### Work order
Lines below that include the word "synthesis" should each be copied.

### Data supplied
..........

**config.mk**
```make
export PLATFORM = sky130hd
export DESIGN_NAME = lfsr_sat_cnt
export DESIGN_NICKNAME = d
export VERILOG_FILES = /design/src/rtl/lfsr_sat_cnt.sv
export SDC_FILE = /design/constraint.sdc
export NUM_CORES = 1
export LEC_CHECK = 0
export BUFFER_PORTS_ARGS = -buffer_cell sky130_fd_sc_hd__buf_4
export CAP_MARGIN = 20
export CORE_UTILIZATION = 47
export CTS_CLUSTER_SIZE = 25
export DETAILED_ROUTE_END_ITERATION = 7
export GPL_ROUTABILITY_DRIVEN = 1
export HOLD_SLACK_MARGIN = 0.15
export PLACE_DENSITY = 0.72
export SETUP_SLACK_MARGIN = 0.05
export SKIP_LAST_GASP = 1
export SYNTH_ARGS = -nofsm -noshare
export SYNTH_HDL_FRONTEND = slang
export SYNTH_SLANG_ARGS = --single-unit
```
**constraint.sdc**
```tcl
create_clock -name clk -period 1.9 [get_ports clk]
set_clock_uncertainty 0.1 [all_clocks]
set_input_delay 0.095 -clock clk [delete_from_list [all_inputs] [get_ports clk]]
set_output_delay 0.095 -clock clk [all_outputs]
set_load 0.01 [all_outputs]
```
**src/rtl/lfsr_sat_cnt.sv**
```systemverilog
// Saturating up-counter with synchronous clear; a clear in the same cycle as an
// increment loads the increment value instead of zero.
module lfsr_sat_cnt #(
  parameter int Width    = 16,
  parameter int IncWidth = 1
) (
  input  logic                clk,
  input  logic                rstn,
  input  logic                clr,
  input  logic                inc,
  input  logic [IncWidth-1:0] inc_val,
  output logic [Width-1:0]    cnt
);

  localparam int SumW = ((Width > IncWidth) ? Width : IncWidth) + 1;
  localparam logic [SumW-1:0] MaxVal = SumW'({Width{1'b1}});

  logic [SumW-1:0]  base;
  logic [SumW-1:0]  sum;
  logic [Width-1:0] sat;

  assign base = clr ? '0 : SumW'(cnt);
  assign sum  = base + SumW'(inc_val);
  assign sat  = (sum > MaxVal) ? '1 : sum[Width-1:0];

  always_ff @(posedge clk) begin
    if (!rstn) begin
      cnt <= '0;
    end else if (clr || inc) begin
      cnt <= inc ? sat : '0;
    end
  end

endmodule

```
==> results of run 1 <==
[worst max-delay path, delay by kind of cell (launching register included)]
family                     cells  cell delay (ns)
AOI/OAI and AO/OA              1             0.07
adders and majority gates      2             0.30
buffers and inverters          3             0.39
DFF                            1             0.33
and+or+nand+nor                3             0.46
[power groups by stage]
stage               Sequential, uW  Clock [uW]  Combinational (uW)
detailed placement             347           0                42.7
finish                         340         177                55.4
floorplan                      348           0                20.2
global placement               347           0                42.1
CTS                            340         178                47.6
global route                   340         197                60.4
[layer usage]
layer | track usage [%] | part of all wire, %
met5 | 0 | 0
met4 | 11.2 | 1.5
met3 | 3.92 | 4.8
met2 | 40.3 | 49
met1 | 32.2 | 45
[layout make-up]
cell class	count	area [sq um]	area share [%]
Timing Repair Buffer	36	282	21.7
Tap cell	25	31.3	2.41
Sequential cell	16	322	24.8
Inverter	4	15.0	1.16
Clock buffer	3	22.5	1.74
Multi-Input combinational cell	88	624	48.2
[cell usage after synthesis]
library cell | number | share of area (%)
nand2_1 | 5 | 2.0
and3_1 | 3 | 2.0
xnor2_1 | 4 | 3.8
o21a_1 | 2 | 1.6
nand3b_4 | 1 | 2.1
a31o_2 | 2 | 1.9
nor3_1 | 7 | 3.8
nor3b_1 | 1 | 0.81
nor2_1 | 4 | 1.6
a21boi_1 | 1 | 0.81
nor4_2 | 1 | 1.3
nand4b_1 | 1 | 0.94
inv_1 | 4 | 1.6
nand2b_1 | 7 | 4.7
nand4_1 | 3 | 2.0
nand3b_1 | 2 | 1.6
a21oi_1 | 10 | 5.4
o31a_1 | 4 | 3.8
a31oi_1 | 2 | 1.3
buf_4 | 1 | 0.81
nor4b_1 | 1 | 0.94
and2_1 | 1 | 0.67
nor4_4 | 1 | 2.3
clkbuf_1 | 2 | 0.81
nand3_1 | 7 | 3.8
a311oi_1 | 2 | 1.9
o21ai_0 | 5 | 2.7
nor2b_1 | 5 | 3.4
and2_0 | 1 | 0.67
nor4_1 | 3 | 2.0
ha_1 | 2 | 2.7
dfxtp_1 | 16 | 34
[what timing repair did]
action | CTS | global route
hold buffers | 3 | 0
pin swaps | 0 | 3
endpoints found under the hold margin | 12 | 0
endpoints found under the setup margin | 1 | 16
setup buffers | 0 | 5
gates resized for setup | 1 | 10
[final timing paths]
path                start      end  slack (ns)  cells after the start
setup / recovery   cnt[0]  cnt[14]        0.13                      9
hold / removal        clr  cnt[14]        0.19                      4
setup reg to reg   cnt[0]  cnt[14]        0.13                      9
hold reg to reg   cnt[15]   cnt[8]        0.45                      2
[metrics by stage]
step	hold slack, ns	area (sq um)
2_1_floorplan	0.0853	940
3_3_place_gp	0.227	1170
3_5_place_dp	0.231	1170
4_1_cts	0.175	1220
5_1_grt	0.221	1300
6_report	0.194	1300
[cell families (layout without fill, tap and decap cells)]
family,count (synthesis),count (layout)
simple gates,54,54
fa+ha+maj,2,2
compound gates,28,28
flops,16,16
xor+xnor,4,4
buf+inv,7,43
==> results.sh, run 1 <==
export IMPL_status="complete, no violations"
export IMPL_grt_pass1_vias=899
export IMPL_synthToLayoutAreaGrowth_pct=39.1
export IMPL_final_antenna_net_count=0
export IMPL_ys_types=32
export IMPL_critical_path_required_ns=1.96
export IMPL_layout_cells_most_common="buf_4"
export IMPL_fin_crit_ns=1.77
export IMPL_portBuffers=20
export IMPL_clkPwrFrac_pct=31.0
export IMPL_synth_compound_area_share_pct=19.3
export IMPL_swShare_pct=23.2
export IMPL_cts_buffer_depth=2
export IMPL_rsz0062_at_grt="no"
export IMPL_drt_pass1_iter_count=5
export IMPL_placeableCoreArea_sq_um=1780
export IMPL_fin_nets=156
export IMPL_antenna_cells=0
export IMPL_finalCoreUtilization_pct=72.7
export IMPL_startpoint_type="flip-flop"
export IMPL_hold_class="in2reg"
export IMPL_top_register="cnt"
export IMPL_synth_top_family_by_area="simple AND/OR/NAND/NOR gates"
export IMPL_critPathMaxFanout=6
export IMPL_largest_reg_flops=16
export IMPL_dp_slack_ns=0.0648
export IMPL_grt_max_degree=15
export IMPL_cp_slowest_cell="dfxtp_2"
export IMPL_avgSynthCellArea_sq_um=8.40
export IMPL_path_clk_slew_ns=0.09
export IMPL_ys_seq_area_share_pct=34.4
export IMPL_grt_pass1_wl_microns=3820
export IMPL_syn_area_sq_um=932
export IMPL_clock_sinks=16
export IMPL_io_pins=21
export IMPL_combinationalPowerShare_pct=9.7
export IMPL_place_congestion=0.854
export IMPL_drt_iter0_drc=22
export IMPL_yosys_warnings=0
export IMPL_min_period_over_period_pct=93.3
export IMPL_p_int_uw=440
export IMPL_grt_total_usage_pct=25.0
export IMPL_drive_above_1_share_pct=32.0
export IMPL_dp_hpwl_microns=1740
export IMPL_cap_violations=0
export IMPL_leakage_uw=0.000548
export IMPL_setup_tns_final_ns=0
export IMPL_p_sw_uw=133
export IMPL_clk_latency_ns=0.28
export IMPL_finalWorstSetupSlack_ns=0.128
export IMPL_synth_mux_area_fraction_pct=0
export IMPL_cp_end_kind="flip-flop"
export IMPL_overflow=0
export IMPL_synth_seq_cells=16
export IMPL_top_regs="cnt x16"
export IMPL_slew_headroom_pct=80.6
export IMPL_peakVddDrop_mv=0.365
export IMPL_p_per_area_nw_per_um2=442
export IMPL_cts_root_buf="clkbuf_4"
export IMPL_cts_buffers=3
export IMPL_critPathKind="reg2reg"
export IMPL_yosys_area_share_xor_xnor_pct=3.76
export IMPL_via_per_inst=5.85
export IMPL_vias=1007
export IMPL_htreeDepth=1
export IMPL_most_common_layout_cells="buf_4, dfxtp_1, a21oi_1"
export IMPL_synthAdderAreaFrac_pct=2.68
export IMPL_final_cells=172
export IMPL_path_cells="nor2b_4 > ha_4 > ha_4 > nand2_4 > nor4_4 > buf_6 > buf_4 > buf_4 > a311oi_1"
export IMPL_row_count=15
export IMPL_synthSimpleGateAreaFrac_pct=36.6
export IMPL_p_total_uw=573
export IMPL_die_y_microns=46.5
export IMPL_worstMarginPinSlew_ns=0.288
export IMPL_die_area_sq_um=2170
export IMPL_nFillCells=141
export IMPL_antenna_found_initial=0
export IMPL_routed_wl_microns=2470
export IMPL_die_w_microns=46.5
export IMPL_max_freq_ghz=0.564
export IMPL_p_seq_share_pct=59.3
export IMPL_drc=0
export IMPL_finalSetupViolCount=0
export IMPL_synth_nets=118
export IMPL_cp_data_arrival_time_ns=1.83
export IMPL_initial_core_util_pct=52.3
export IMPL_postSynthCellCount=111
export IMPL_cp_slowest_stage_delay_ns=0.33
export IMPL_final_hold_viol_count=0
export IMPL_cts_tree="yes"
export IMPL_finalMaxSlewViolations=0
export IMPL_avgRoutedWirePerCell_microns=14.4
export IMPL_place_inst=161
No activity file was read; power rests on OpenSTA's default activity.
[src/rtl/lcmq_pkg.sv]
// ----------------------------------------------------------------------------
// lcmq_pkg
// Shared definitions for the LCMQ reader-side verifier.
//   M_DEF      : default key/challenge width in bits
//   N_DEF      : default response length in bits
//   THRESH_DEF : default maximum mismatch count that still accepts
//   CNT_W      : counter width for the default response length
//   state_t    : verifier FSM states
// ----------------------------------------------------------------------------
package lcmq_pkg;

    localparam int M_DEF      = 163;
    localparam int N_DEF      = 162;
    localparam int THRESH_DEF = 40;

    // A counter that must reach n (not just n-1) needs clog2(n+1) bits.
    function automatic int cnt_width(input int n);
        return $clog2(n + 1);
    endfunction

    localparam int CNT_W = cnt_width(N_DEF);

    typedef enum logic [1:0] {
        IDLE   = 2'd0,
        RUN    = 2'd1,
        DECIDE = 2'd2
    } state_t;

endpackage

[src/rtl/gf2_dot.sv]
// ----------------------------------------------------------------------------
// gf2_dot
// Combinational inner product over GF(2): bitwise AND of two W-bit vectors
// followed by an XOR reduction.
//   a, b : operand vectors, ascending bit order [0:W-1]
//   p    : parity of (a AND b)
// ----------------------------------------------------------------------------
module gf2_dot #(
    parameter int W = 163
) (
    input  logic [0:W-1] a,
    input  logic [0:W-1] b,
    output logic         p
);

    assign p = ^(a & b);

endmodule

[src/rtl/lcmq_reader_verify.sv]
// ----------------------------------------------------------------------------
// lcmq_reader_verify
// Reader-side check of a serial LCMQ tag response. On an accepted start the
// challenge B and key row C_k are captured. Each valid response bit is
// compared against the GF(2) dot product of the challenge and the current
// key rotation; mismatches are counted. After exactly N valid bits the
// verdict is produced: accept when the mismatch count is at most THRESH.
// All N bits are always consumed so the run time does not depend on the
// number of errors.
//   clk       : clock, rising edge
//   reset     : asynchronous active-low reset
//   start     : one-cycle request to begin, honoured only when idle
//   B, C_k    : challenge and key row, sampled on accepted start
//   rsp_valid : rsp_bit carries a response bit this cycle
//   rsp_bit   : serial response bit, first bit first
//   busy      : verification in progress (RUN or DECIDE)
//   done      : one-cycle verdict strobe
//   accept    : verdict, held until the next accepted start or reset
//   err_count : mismatch total, held alongside accept
// ----------------------------------------------------------------------------
module lcmq_reader_verify
    import lcmq_pkg::*;
#(
    parameter int M      = M_DEF,
    parameter int N      = N_DEF,
    parameter int THRESH = THRESH_DEF
) (
    input  logic                     clk,
    input  logic                     reset,
    input  logic                     start,
    input  logic [0:M-1]             B,
    input  logic [0:M-1]             C_k,
    input  logic                     rsp_valid,
    input  logic                     rsp_bit,
    output logic                     busy,
    output logic                     done,
    output logic                     accept,
    output logic [$clog2(N+1)-1:0]   err_count
);

    localparam int CW = cnt_width(N);
    localparam logic [CW-1:0] LAST_IDX   = CW'(N - 1);
    localparam logic [CW-1:0] THRESH_VAL = CW'(THRESH);

    state_t          state;
    state_t          state_next;
    logic [0:M-1]    b_reg;
    logic [0:M-1]    ckr;
    logic [0:M-1]    ckr_rot;
    logic [CW-1:0]   bit_cnt;
    logic [CW-1:0]   err_next;
    logic            expected;
    logic            last_bit;
    logic            consume;

    gf2_dot #(
        .W (M)
    ) u_dot (
        .a (b_reg),
        .b (ckr),
        .p (expected)
    );

    // Rotate right by one: element M-1 wraps to element 0.
    assign ckr_rot  = {ckr[M-1], ckr[0:M-2]};
    assign consume  = (state == RUN) && rsp_valid;
    assign last_bit = (bit_cnt == LAST_IDX);
    // At most N increments happen per run and CW holds N, so this cannot wrap.
    assign err_next = err_count + {{(CW-1){1'b0}}, expected ^ rsp_bit};

    always_ff @(posedge clk or negedge reset) begin
        if (!reset) begin
            state     <= IDLE;
            b_reg     <= '0;
            ckr       <= '0;
            bit_cnt   <= '0;
            err_count <= '0;
            accept    <= 1'b0;
        end else begin
            state <= state_next;
            if (state == IDLE && start) begin
                b_reg     <= B;
                ckr       <= C_k;
                bit_cnt   <= '0;
                err_count <= '0;
                accept    <= 1'b0;
            end else if (consume) begin
                ckr       <= ckr_rot;
                bit_cnt   <= bit_cnt + 1'b1;
                err_count <= err_next;
                // Verdict is registered with the last bit so it is already
                // valid during the DECIDE cycle and then simply held.
                if (last_bit) begin
                    accept <= (err_next <= THRESH_VAL);
                end
            end
        end
    end

    always_comb begin
        state_next = state;
        busy       = 1'b0;
        done       = 1'b0;
        case (state)
            IDLE: begin
                if (start) begin
                    state_next = RUN;
                end
            end
            RUN: begin
                busy = 1'b1;
                if (consume && last_bit) begin
                    state_next = DECIDE;
                end
            end
            DECIDE: begin
                busy       = 1'b1;
                done       = 1'b1;
                state_next = IDLE;
            end
            default: begin
                state_next = IDLE;
            end
        endcase
    end

endmodule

..........

### Task solution
[cell usage after synthesis]
family,count (synthesis),count (layout)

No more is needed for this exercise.